WORK TO BE COMPLETED » In the listing below, how many lines contain "final"? Answer with the number alone.
Start of GIVEN DATA
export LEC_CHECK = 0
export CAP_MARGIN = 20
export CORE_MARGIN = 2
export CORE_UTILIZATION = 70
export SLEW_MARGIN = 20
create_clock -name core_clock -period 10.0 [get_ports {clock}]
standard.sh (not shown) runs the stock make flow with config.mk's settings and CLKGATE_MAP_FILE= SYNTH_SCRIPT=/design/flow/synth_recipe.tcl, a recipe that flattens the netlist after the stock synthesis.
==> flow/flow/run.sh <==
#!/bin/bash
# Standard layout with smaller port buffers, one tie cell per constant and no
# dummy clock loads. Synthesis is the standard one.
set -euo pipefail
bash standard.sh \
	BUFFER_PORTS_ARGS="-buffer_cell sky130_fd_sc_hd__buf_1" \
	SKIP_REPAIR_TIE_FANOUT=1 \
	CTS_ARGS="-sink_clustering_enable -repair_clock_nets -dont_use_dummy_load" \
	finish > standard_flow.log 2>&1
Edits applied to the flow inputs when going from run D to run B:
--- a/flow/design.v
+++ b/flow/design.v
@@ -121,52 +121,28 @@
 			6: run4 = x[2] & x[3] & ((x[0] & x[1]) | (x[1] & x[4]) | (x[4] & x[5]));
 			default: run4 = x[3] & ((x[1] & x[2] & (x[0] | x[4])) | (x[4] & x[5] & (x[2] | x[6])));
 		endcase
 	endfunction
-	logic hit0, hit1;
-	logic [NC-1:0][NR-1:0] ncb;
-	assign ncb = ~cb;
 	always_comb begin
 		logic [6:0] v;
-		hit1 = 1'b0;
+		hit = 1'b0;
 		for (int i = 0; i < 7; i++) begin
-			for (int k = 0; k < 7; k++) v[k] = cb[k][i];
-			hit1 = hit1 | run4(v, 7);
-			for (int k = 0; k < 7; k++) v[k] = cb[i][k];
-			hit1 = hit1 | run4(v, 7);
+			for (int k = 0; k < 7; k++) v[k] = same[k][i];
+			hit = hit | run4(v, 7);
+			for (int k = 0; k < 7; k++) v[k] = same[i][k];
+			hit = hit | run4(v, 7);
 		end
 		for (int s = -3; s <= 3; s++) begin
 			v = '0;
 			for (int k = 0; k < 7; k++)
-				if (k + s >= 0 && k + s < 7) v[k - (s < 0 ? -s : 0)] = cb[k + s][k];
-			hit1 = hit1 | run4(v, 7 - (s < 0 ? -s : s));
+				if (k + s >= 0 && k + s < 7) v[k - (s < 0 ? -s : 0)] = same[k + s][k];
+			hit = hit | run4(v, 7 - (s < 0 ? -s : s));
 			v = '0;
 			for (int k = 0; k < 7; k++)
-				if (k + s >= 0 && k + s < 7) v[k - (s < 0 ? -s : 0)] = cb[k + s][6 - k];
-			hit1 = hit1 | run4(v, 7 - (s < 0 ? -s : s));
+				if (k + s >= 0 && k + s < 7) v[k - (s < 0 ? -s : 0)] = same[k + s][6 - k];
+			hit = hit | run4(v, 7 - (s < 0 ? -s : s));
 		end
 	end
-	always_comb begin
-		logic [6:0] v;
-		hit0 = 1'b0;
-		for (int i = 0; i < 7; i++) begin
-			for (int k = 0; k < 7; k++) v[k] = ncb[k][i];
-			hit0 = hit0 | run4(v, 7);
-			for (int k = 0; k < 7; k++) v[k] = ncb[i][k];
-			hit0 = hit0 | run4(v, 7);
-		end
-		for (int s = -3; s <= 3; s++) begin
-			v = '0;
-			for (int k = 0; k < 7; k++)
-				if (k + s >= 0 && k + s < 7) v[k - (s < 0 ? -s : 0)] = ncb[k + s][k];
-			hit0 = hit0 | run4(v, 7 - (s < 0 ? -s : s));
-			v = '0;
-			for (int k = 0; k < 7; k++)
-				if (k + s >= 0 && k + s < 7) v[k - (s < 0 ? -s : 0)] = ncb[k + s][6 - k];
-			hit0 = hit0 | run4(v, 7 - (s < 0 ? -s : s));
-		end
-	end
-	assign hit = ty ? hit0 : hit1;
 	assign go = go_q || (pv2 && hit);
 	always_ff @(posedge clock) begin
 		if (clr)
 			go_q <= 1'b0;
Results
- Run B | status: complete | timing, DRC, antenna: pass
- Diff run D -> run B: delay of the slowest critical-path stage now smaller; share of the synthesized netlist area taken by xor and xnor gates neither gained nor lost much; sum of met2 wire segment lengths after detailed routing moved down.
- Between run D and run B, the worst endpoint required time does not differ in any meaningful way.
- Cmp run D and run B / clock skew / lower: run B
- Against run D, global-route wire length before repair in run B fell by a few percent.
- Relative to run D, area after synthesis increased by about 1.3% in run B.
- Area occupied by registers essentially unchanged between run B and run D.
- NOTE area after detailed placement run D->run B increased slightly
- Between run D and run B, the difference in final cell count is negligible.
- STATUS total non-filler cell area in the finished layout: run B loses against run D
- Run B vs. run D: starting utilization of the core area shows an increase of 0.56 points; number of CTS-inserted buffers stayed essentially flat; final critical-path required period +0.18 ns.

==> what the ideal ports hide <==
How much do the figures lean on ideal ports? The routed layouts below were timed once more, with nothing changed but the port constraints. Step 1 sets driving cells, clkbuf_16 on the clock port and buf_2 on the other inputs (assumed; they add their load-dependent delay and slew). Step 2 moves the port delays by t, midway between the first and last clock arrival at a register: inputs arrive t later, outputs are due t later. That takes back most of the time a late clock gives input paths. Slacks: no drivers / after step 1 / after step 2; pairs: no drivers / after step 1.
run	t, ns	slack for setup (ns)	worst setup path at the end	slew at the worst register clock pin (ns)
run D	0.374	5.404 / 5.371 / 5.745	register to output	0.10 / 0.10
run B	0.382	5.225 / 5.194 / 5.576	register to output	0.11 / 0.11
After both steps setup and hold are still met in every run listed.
End of GIVEN DATA
THE COMPLETED TASK » 2